In the previous post I introduced Reinforcement Learning and gave an overview of how it works in plain English. Next, let's look at how to write this definition as a mathematical problem.
Mathematically Formalising the Problem¶
To solve the problem we need to define the problem! The animated loop shown below can be written using a mathematical formulation known as the Markov decision process (MDP).
An MDP satisfies the Markov property, which is that the current state completely characterizes the state of the world. Bear with me..
MDP Object Definitions¶
An MDP is defined by tuple of objects, consisting of:
- $\mathcal{S}$, which is the set of possible states.
- $\mathcal{A}$, our set of possible actions.
- $\mathcal{R}$, our distribution of our reward, given a state-action pair. So it's a function mapping from state-action $\mapsto$ reward.

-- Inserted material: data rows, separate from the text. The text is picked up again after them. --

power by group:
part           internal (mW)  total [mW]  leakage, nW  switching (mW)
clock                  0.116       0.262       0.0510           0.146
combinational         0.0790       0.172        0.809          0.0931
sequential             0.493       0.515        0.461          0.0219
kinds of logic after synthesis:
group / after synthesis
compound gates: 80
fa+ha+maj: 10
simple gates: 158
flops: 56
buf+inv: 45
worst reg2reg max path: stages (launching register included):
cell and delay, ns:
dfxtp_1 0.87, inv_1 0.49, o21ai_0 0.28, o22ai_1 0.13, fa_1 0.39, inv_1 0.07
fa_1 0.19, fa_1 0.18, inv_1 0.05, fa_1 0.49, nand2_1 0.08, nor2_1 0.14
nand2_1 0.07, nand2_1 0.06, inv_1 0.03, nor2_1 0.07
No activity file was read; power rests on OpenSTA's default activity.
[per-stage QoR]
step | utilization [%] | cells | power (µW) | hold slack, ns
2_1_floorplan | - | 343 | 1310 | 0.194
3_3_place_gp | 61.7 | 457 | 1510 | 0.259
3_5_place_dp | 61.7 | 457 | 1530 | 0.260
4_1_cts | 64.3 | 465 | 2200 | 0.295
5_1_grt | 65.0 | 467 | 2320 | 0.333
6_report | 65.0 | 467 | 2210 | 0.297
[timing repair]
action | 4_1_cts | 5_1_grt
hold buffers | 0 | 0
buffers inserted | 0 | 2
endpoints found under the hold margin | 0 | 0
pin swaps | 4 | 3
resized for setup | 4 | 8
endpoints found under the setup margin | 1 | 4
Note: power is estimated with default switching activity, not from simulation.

- $\mathbb{P}$, which is a transition probability distribution over your next state, that you're going to transition to given your state-action pair.
- $\gamma$, a discount factor, which is basically saying how much we value rewards coming up soon versus later on.
MDP Process¶
- At time step $t=0$, the environment samples the initial state $s_0 \sim p(s_0)$
- For $t=0$ until done (terminal state):
- Agent selects an action, $a_t$
- Environment samples a reward, $r_t \sim R( . | s_t, a_t)$
- Environment samples the next state, $s_{t+1} \sim P( . | s_t, a_t)$
- Agent receives the reward, $r_t$, and next state, $s_{t+1}$
🚨 New lingo: A policy, $\pi$, is a function that specifies what action to take in each state.
So our objective can be redefined as: Find the optimal policy, $\pi^*$, that maximises the cumulative (discounted) reward.
The term "discounted" is included here as we want to take into account our discount factor, $\gamma$, which balances how we value immediate vs. long term rewards.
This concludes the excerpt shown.